Dataset entries:
■ ■ ■

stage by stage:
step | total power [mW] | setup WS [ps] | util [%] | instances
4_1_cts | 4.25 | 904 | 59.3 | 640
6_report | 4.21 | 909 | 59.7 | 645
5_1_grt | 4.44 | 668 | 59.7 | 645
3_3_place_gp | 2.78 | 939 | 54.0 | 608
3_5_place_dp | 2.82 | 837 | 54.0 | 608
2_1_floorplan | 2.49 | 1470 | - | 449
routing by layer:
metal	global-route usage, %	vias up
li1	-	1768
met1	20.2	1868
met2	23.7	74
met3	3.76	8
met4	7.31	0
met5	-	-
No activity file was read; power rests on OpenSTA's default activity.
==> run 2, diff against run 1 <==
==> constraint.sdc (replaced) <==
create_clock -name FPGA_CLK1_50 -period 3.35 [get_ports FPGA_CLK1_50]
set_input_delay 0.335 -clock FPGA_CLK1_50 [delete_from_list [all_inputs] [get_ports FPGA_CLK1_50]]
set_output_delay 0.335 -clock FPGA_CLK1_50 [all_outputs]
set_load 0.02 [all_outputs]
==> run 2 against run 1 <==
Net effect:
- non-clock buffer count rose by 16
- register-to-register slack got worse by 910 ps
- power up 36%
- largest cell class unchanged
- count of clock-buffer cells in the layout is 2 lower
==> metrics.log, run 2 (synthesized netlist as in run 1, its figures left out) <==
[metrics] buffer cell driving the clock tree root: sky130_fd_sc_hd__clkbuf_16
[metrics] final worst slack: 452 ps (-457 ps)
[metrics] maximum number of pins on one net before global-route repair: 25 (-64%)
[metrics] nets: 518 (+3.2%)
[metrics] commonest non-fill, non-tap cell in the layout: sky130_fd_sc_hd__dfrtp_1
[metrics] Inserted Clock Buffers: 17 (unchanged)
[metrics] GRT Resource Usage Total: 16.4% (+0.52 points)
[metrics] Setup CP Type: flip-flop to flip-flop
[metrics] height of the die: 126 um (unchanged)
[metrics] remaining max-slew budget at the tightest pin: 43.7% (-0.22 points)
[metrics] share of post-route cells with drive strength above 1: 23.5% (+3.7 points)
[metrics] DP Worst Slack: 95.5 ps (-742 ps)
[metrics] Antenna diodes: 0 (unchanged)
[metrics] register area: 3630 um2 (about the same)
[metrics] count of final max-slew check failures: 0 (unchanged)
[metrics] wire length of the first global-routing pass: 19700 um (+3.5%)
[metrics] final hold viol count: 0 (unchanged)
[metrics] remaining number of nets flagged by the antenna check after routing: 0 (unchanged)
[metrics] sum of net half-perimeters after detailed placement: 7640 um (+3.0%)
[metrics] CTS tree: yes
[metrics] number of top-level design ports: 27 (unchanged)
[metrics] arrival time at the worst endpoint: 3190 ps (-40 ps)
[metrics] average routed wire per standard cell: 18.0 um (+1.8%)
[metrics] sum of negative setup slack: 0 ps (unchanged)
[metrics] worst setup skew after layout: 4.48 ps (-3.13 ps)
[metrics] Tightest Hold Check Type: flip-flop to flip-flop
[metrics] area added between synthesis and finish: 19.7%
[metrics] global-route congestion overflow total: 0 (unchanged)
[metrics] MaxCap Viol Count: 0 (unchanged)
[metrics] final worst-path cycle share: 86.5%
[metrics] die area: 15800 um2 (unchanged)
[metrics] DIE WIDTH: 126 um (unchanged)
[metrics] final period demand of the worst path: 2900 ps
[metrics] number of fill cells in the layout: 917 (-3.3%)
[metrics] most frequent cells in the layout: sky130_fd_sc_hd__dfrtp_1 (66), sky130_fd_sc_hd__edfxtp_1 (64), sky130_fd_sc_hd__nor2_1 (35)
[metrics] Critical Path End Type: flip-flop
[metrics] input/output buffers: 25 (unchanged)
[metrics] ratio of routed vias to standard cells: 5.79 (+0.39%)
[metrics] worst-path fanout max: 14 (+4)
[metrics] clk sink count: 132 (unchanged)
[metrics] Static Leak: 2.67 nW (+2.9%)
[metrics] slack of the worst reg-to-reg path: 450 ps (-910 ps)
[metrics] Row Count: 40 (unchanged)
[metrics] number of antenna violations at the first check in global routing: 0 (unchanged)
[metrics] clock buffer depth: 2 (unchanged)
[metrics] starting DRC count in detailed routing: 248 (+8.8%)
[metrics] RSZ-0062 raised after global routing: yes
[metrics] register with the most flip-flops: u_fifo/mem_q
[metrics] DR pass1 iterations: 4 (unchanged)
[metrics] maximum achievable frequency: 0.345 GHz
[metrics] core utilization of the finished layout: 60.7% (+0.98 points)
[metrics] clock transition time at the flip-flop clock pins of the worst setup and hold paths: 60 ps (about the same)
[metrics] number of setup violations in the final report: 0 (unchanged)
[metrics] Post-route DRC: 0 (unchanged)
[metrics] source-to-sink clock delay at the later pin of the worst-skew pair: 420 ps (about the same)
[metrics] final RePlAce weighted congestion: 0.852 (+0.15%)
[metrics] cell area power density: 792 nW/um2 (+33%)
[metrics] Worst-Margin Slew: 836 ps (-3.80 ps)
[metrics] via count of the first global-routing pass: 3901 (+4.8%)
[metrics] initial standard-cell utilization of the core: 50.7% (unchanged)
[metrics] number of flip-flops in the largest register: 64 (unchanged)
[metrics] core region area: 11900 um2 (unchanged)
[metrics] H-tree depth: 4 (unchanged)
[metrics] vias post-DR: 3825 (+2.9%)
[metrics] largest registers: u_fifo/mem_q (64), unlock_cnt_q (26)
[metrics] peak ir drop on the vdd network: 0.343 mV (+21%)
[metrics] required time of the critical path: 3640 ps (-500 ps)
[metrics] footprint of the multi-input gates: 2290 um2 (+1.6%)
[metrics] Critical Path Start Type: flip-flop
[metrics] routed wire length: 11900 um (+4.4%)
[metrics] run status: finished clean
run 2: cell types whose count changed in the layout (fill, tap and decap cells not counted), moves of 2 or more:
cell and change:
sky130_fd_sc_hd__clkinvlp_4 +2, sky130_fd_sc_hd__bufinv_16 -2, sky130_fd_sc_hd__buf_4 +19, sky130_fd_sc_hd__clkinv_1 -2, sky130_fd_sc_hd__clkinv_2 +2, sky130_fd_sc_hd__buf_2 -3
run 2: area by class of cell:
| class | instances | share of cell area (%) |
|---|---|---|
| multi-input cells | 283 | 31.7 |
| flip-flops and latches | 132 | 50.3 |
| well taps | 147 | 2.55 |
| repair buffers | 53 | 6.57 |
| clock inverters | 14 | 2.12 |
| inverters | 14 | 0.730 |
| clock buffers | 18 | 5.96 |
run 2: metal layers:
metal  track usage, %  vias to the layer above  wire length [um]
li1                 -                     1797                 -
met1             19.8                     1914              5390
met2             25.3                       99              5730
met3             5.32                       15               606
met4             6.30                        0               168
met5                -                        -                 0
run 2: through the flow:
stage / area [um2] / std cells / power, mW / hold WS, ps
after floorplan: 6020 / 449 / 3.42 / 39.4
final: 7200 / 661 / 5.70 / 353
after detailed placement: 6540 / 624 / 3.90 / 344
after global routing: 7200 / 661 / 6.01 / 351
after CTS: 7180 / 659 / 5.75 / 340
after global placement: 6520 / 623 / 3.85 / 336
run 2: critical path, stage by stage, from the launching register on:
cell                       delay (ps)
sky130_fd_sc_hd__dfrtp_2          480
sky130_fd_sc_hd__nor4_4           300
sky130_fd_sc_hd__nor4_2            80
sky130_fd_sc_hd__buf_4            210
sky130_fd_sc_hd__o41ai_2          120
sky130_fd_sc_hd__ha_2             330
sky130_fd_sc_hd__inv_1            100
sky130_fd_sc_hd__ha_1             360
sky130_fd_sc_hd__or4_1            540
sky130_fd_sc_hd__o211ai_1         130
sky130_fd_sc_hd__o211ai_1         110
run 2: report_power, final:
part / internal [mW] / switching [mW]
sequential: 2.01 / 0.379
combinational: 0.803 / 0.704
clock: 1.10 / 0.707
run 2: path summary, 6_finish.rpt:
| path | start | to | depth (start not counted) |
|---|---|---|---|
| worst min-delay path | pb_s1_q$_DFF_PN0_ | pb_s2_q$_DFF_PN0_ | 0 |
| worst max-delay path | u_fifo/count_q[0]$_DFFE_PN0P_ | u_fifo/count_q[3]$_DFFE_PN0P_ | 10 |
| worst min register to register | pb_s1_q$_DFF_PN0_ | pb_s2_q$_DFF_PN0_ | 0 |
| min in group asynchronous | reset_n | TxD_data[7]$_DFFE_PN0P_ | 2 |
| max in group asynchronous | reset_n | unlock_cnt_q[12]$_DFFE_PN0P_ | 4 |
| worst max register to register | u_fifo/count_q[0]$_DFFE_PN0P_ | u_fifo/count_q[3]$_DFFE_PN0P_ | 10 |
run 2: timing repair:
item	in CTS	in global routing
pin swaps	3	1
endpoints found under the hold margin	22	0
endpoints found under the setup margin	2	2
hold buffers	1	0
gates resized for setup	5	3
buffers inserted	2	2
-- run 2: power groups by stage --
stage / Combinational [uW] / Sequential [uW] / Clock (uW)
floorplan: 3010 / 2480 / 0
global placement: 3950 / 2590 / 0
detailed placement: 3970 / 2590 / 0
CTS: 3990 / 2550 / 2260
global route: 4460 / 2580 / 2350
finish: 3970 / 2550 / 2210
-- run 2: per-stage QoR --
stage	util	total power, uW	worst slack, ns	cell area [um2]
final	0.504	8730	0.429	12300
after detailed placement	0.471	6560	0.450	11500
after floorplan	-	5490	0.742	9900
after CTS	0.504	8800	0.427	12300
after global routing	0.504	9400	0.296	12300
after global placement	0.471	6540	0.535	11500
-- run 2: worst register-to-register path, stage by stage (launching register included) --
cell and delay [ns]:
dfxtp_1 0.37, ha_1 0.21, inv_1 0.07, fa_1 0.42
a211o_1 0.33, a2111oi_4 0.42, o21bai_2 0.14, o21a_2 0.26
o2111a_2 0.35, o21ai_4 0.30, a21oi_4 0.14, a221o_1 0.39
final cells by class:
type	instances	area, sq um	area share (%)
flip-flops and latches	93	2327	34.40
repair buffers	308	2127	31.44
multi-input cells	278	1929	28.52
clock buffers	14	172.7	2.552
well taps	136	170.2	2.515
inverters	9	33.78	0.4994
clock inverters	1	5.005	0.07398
File: config.mk
export PLATFORM = sky130hd
export DESIGN_NAME = seven_seg_capture
export DESIGN_NICKNAME = d
export VERILOG_FILES = /design/src/rtl/seven_seg_capture.sv
export SDC_FILE = /design/constraint.sdc
export NUM_CORES = 1
export LEC_CHECK = 0
export CORE_ASPECT_RATIO = 0.9
export CORE_UTILIZATION = 40
export CTS_CLUSTER_DIAMETER = 50
export DETAILED_ROUTE_END_ITERATION = 7
export PLACE_DENSITY = 0.67
export SYNTH_ARGS = -nofsm -noshare
export SYNTH_HDL_FRONTEND = slang
export SYNTH_SLANG_ARGS = --single-unit
File: constraint.sdc
create_clock -name clk -period 6.6 [get_ports clk]
set_input_delay 1.32 -clock clk [delete_from_list [all_inputs] [get_ports clk]]
set_output_delay 1.32 -clock clk [all_outputs]
set_load 0.02 [all_outputs]
File: src/rtl/seven_seg_capture.sv
// seven_seg_capture: recovers a hex byte from a strobed, two-digit multiplexed seven-segment bus.
module seven_seg_capture #(
    parameter int TIMEOUT = 40000,
    parameter int TBITS   = 16
) (
    input  logic       clk,
    input  logic       rst,
    input  logic [6:0] segment_in,
    input  logic       strobe_in,
    output logic [3:0] hex_hi,
    output logic [3:0] hex_lo,
    output logic       pair_valid,
    output logic       pattern_err,
    output logic       link_lost,
    output logic [7:0] err_count
);
    typedef enum logic {WAIT_HI, WAIT_LO} state_t;
    localparam logic [TBITS-1:0] TMAX  = TBITS'(TIMEOUT);
    localparam logic [TBITS-1:0] TLAST = TBITS'(TIMEOUT - 1);

    state_t           state_q, state_d;
    logic             strobe_q;
    logic [TBITS-1:0] cnt_q, cnt_d;
    logic [3:0]       pend_q, pend_d;
    logic             pend_err_q, pend_err_d;
    logic [3:0]       hex_hi_q, hex_hi_d, hex_lo_q, hex_lo_d;
    logic             pair_valid_q, pair_valid_d;
    logic             pattern_err_q, pattern_err_d;
    logic             link_lost_q, link_lost_d;
    logic [7:0]       err_count_q, err_count_d;
    logic             ev, timeout, capture_hi, pair, pair_err;
    logic [3:0]       nib;
    logic             nib_err;

    always_comb begin
        nib_err = 1'b0;
        case (segment_in)
            7'h3F: nib = 4'h0;
            7'h06: nib = 4'h1;
            7'h5B: nib = 4'h2;
            7'h4F: nib = 4'h3;
            7'h66: nib = 4'h4;
            7'h6D: nib = 4'h5;
            7'h7D: nib = 4'h6;
            7'h07: nib = 4'h7;
            7'h7F: nib = 4'h8;
            7'h6F: nib = 4'h9;
            7'h77: nib = 4'hA;
            7'h7C: nib = 4'hB;
            7'h39: nib = 4'hC;
            7'h5E: nib = 4'hD;
            7'h79: nib = 4'hE;
            7'h71: nib = 4'hF;
            default: begin
                nib     = 4'h0;
                nib_err = 1'b1;
            end
        endcase
    end

    // timeout marks the edge on which the counter arrives at TIMEOUT; a capture on that edge wins
    assign ev      = strobe_in & ~strobe_q;
    assign timeout = ~ev & (cnt_q >= TLAST);
    assign cnt_d   = ev ? '0 : (cnt_q == TMAX ? cnt_q : cnt_q + TBITS'(1));

    always_ff @(posedge clk) begin
        if (rst) state_q <= WAIT_HI;
        else     state_q <= state_d;
    end

    always_comb begin
        state_d = ev ? (state_q == WAIT_HI ? WAIT_LO : WAIT_HI) : (timeout ? WAIT_HI : state_q);
    end

    always_comb begin
        capture_hi    = ev & (state_q == WAIT_HI);
        pair          = ev & (state_q == WAIT_LO);
        pair_err      = pend_err_q | nib_err;
        pend_d        = capture_hi ? nib : (timeout ? 4'h0 : pend_q);
        pend_err_d    = capture_hi ? nib_err : (~timeout & pend_err_q);
        hex_hi_d      = pair ? pend_q : hex_hi_q;
        hex_lo_d      = pair ? nib : hex_lo_q;
        pattern_err_d = pair ? pair_err : pattern_err_q;
        pair_valid_d  = pair;
        err_count_d   = (pair & pair_err & (err_count_q != 8'hFF)) ? err_count_q + 8'd1 : err_count_q;
        link_lost_d   = ~ev & (link_lost_q | timeout);
    end

    always_ff @(posedge clk) begin
        if (rst) begin
            strobe_q      <= 1'b1;
            cnt_q         <= '0;
            pend_q        <= 4'h0;
            pend_err_q    <= 1'b0;
            hex_hi_q      <= 4'h0;
            hex_lo_q      <= 4'h0;
            pair_valid_q  <= 1'b0;
            pattern_err_q <= 1'b0;
            link_lost_q   <= 1'b0;
            err_count_q   <= 8'h00;
        end else begin
            strobe_q      <= strobe_in;
            cnt_q         <= cnt_d;
            pend_q        <= pend_d;
            pend_err_q    <= pend_err_d;
            hex_hi_q      <= hex_hi_d;
            hex_lo_q      <= hex_lo_d;
            pair_valid_q  <= pair_valid_d;
            pattern_err_q <= pattern_err_d;
            link_lost_q   <= link_lost_d;
            err_count_q   <= err_count_d;
        end
    end

    assign hex_hi      = hex_hi_q;
    assign hex_lo      = hex_lo_q;
    assign pair_valid  = pair_valid_q;
    assign pattern_err = pattern_err_q;
    assign link_lost   = link_lost_q;
    assign err_count   = err_count_q;
endmodule

==> results.md <==
* Yosys reg bits at 42
* Slew HR at 36.0%
* CP Data Arrival Time at 3.91 ns
* P per Cell Area at 179 nW/µm²
* Number of remaining DRC errors at 0
* Post-synthesis mux area share at 2.98%
* Clock tree from TritonCTS: done
* Total Die Area at 5760 µm²
* Synth Area in Compound Gates at 15.5%
* I/O pins at 29
* Total CTS buffers at 5
* Die width at 79.9 µm
* Syn Area/Cell at 8.53 µm²
* Synth Cell Area at 2180 µm²
* Async set-reset flop share out of synthesis at 0%
* Post-synth EDFFs at 0
* CTS HTree Levels at 2
* Final wirelength at 4440 µm
* Final period util at 56.6%
* Final Hold Viols at 0
* Initial antenna violation count at 0
* Tightest Hold Check Type: reg -> reg
* Reg clk slew, reported paths at 0.08 ns
* Post-CTS Setup Inserts at 0
* Ant diodes at 0
* Total global routing track utilization at 16.6%
* Most used DFF post-synth: dfxtp_1
* Outcome: completed
* Class of the most critical setup path: in -> reg
* Final setup viols at 0
* Synthesis-to-finish area growth at 16.6%
* Vias at 1,813
* Highest Clock Rate at 268 MHz
* Worst slack, placed at 2.60 ns
* Reg2reg path depth at 5
* Drt pass-1 iters at 4
* Max Slew Vio Count at 0
* Mapped Nets at 269
* Setup ws final at 2.86 ns
* PostCTS Resize Cnt at 0
* Post-CTS Hold Fix Bufs at 0
* Largest net degree at the start of global routing at 24
* Mapped Cells at 256
* Row count at 25
* Die Span Y at 72.1 µm
* Vias in the first global route at 1,660
* Detailed Route Iter0 Violations at 97
* Crit path capture type: flip-flop
* Avg WL per Cell at 12.9 µm
* Max-capacitance violation count at 0
* Leak pwr at 0.000838 µW
* Cell variety after synth at 56
* Worst Max-Slew Pin Slew at 0.956 ns
* Core area at 5260 µm²
* Synth Area in XOR/XNOR at 6.01%
* Fin crit period at 3.74 ns
* Clock sinks at 42
* Port Buffers at 28
* Layout Cells excl Fill at 345
* Post-Synth Adder-Cell Area at 1.72%
* Worst skew pair latency at 0.29 ns
* Post-DRT Antenna Nets at 0
* Hold slack final at 0.460 ns
* First-pass GRT wire length at 7530 µm
* Synth warn at 0
* Clk Tree Root Cell: clkbuf_8
* Starting Density at 41.6%
* Setup crit start kind: input pin
* Seq/Total Area, Yosys at 38.5%
* Share of post-route cells with drive strength above 1 at 8.63%
* Cells after DPL at 338
* Peak supply drop at 0.000100 V
* Setup Skew at 0.00642 ns
* Maximum clock path buffer count at 2
* GRT overflow at 0
* Met2 Resource Use GR at 24.5%
* Gpl congestion at 0.886
* # fillers at 527
* Grt met3 use at 3.77%
* Hold path cells at 2
* RSZ-0062 raised after global routing: false
* Simple-gate share of the synthesized area at 30.6%
* Met1 usage at 23.4%
* DP Wirelength at 3160 µm
* Required time of the critical path at 6.78 ns
* Global route hottest layer: met2
* Final nets at 291
* Setup TNS at 0 ns
* Vias per Instance at 5.26
* Worst-path fanout max at 15
* Main combinational cell family by area after synthesis: simple AND/OR/NAND/NOR gates
## logic make-up (layout without fill, tap and decap cells)
kind of cell | after synthesis | after routing
and+or+nand+nor | 127 | 127
buffers and inverters | 19 | 41
muxes | 5 | 5
AOI/OAI and AO/OA | 45 | 45
adders and majority gates | 3 | 3
DFF | 42 | 42
xor gates and xnor gates | 15 | 15
## routing by layer
| layer | vias to the layer above | share of wire [%] |
|---|---|---|
| li1 | 946 | - |
| met1 | 823 | 54 |
| met2 | 38 | 41 |
| met3 | 6 | 3.4 |
| met4 | 0 | 1.5 |
| met5 | - | 0 |
## Yosys cell counts, types with 4 or more instances
| cell | instances | area (µm²) |
|---|---|---|
| dfxtp_1 | 42 | 841 |
| nand2_1 | 33 | 124 |
| nor2_1 | 32 | 120 |
| a21oi_1 | 16 | 80.1 |
| nand3_1 | 10 | 50.1 |
| xnor2_1 | 8 | 70.1 |
| xor2_1 | 7 | 61.3 |
| inv_1 | 6 | 22.5 |
| nor2b_1 | 6 | 37.5 |
| and3_1 | 5 | 31.3 |
| clkbuf_1 | 5 | 18.8 |
| or3_1 | 5 | 31.3 |
| or4_1 | 5 | 37.5 |
| a211oi_1 | 4 | 30.0 |
| buf_2 | 4 | 20.0 |
| nand2b_1 | 4 | 25.0 |
| o31ai_1 | 4 | 30.0 |
## power breakdown
group	total (µW)	internal (µW)	leakage, µW	switching, µW
clock network	153	71.0	0.0000438	82.4
registers	259	256	0.000339	2.51
logic	43.4	17.2	0.000455	26.2
total	456	344	0.000838	111
## path summary, 6_finish.rpt
kind / from / to / slack (ns)
worst max register to register: strobe_q$_SDFF_PP1_ / err_count[7]$_SDFFE_PP0P_ / 4.29
worst min-delay path: hex_hi[0]$_SDFFE_PP0P_ / hex_hi[0]$_SDFFE_PP0P_ / 0.46
worst max-delay path: segment_in[3] / err_count[0]$_SDFFE_PP0P_ / 2.86
worst min register to register: hex_hi[0]$_SDFFE_PP0P_ / hex_hi[0]$_SDFFE_PP0P_ / 0.46
## worst max-delay path, cell delays in order
cell and delay (ns):
clkdlybuf4s50_1 0.67, or3_4 0.50, o32ai_2 0.22, a311oi_2 0.15, a41oi_2 0.60, nor2_2 0.13
mux2_4 0.32
## through the flow
stage | cell area [µm²] | power (µW) | util (%)
5_1_grt | 2550 | 477 | 48.5
3_5_place_dp | 2470 | 308 | 47.0
6_report | 2550 | 456 | 48.5
2_1_floorplan | 2180 | 297 | -
3_3_place_gp | 2470 | 307 | 47.0
4_1_cts | 2550 | 463 | 48.5
## area by class of cell
class / count / area (µm²) / share of cell area, %
clock buffers: 5 / 68.8 / 2.70
clock inverters: 2 / 10.0 / 0.393
inverters: 6 / 22.5 / 0.884
multi-input cells: 195 / 1240 / 48.7
flip-flops and latches: 42 / 841 / 33.0
well taps: 67 / 83.8 / 3.29
repair buffers: 28 / 280 / 11.0
## sequential cells by signal, indices dropped and copies added (netlist names)
register,cells
state_q,1
link_lost,1
err_count,8
pair_valid,1
pend_q,4
hex_lo,4
hex_hi,4
pend_err_q,1
cnt_q,16
strobe_q,1
pattern_err,1
## cell usage in the layout (no fill, tap or decap), types with 4 or more instances in the layout
cell,instances
or3_1,5
xor2_1,7
inv_1,6
and3_1,5
clkdlybuf4s50_1,28
nor2b_1,6
xnor2_1,8
nand2b_1,4
nor2_1,32
clkbuf_8,5
a211oi_1,4
or4_1,5
o31ai_1,4
dfxtp_1,42
a21oi_1,16
nand2_1,33
nand3_1,10
No activity file was read; power rests on OpenSTA's default activity.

■ ■ ■

- _Problem statement_
Look through the entries for the string "standard". Every line that has it belongs in the answer.

- _Result_
[metrics] average routed wire per standard cell: 18.0 um (+1.8%)
[metrics] ratio of routed vias to standard cells: 5.79 (+0.39%)
[metrics] initial standard-cell utilization of the core: 50.7% (unchanged)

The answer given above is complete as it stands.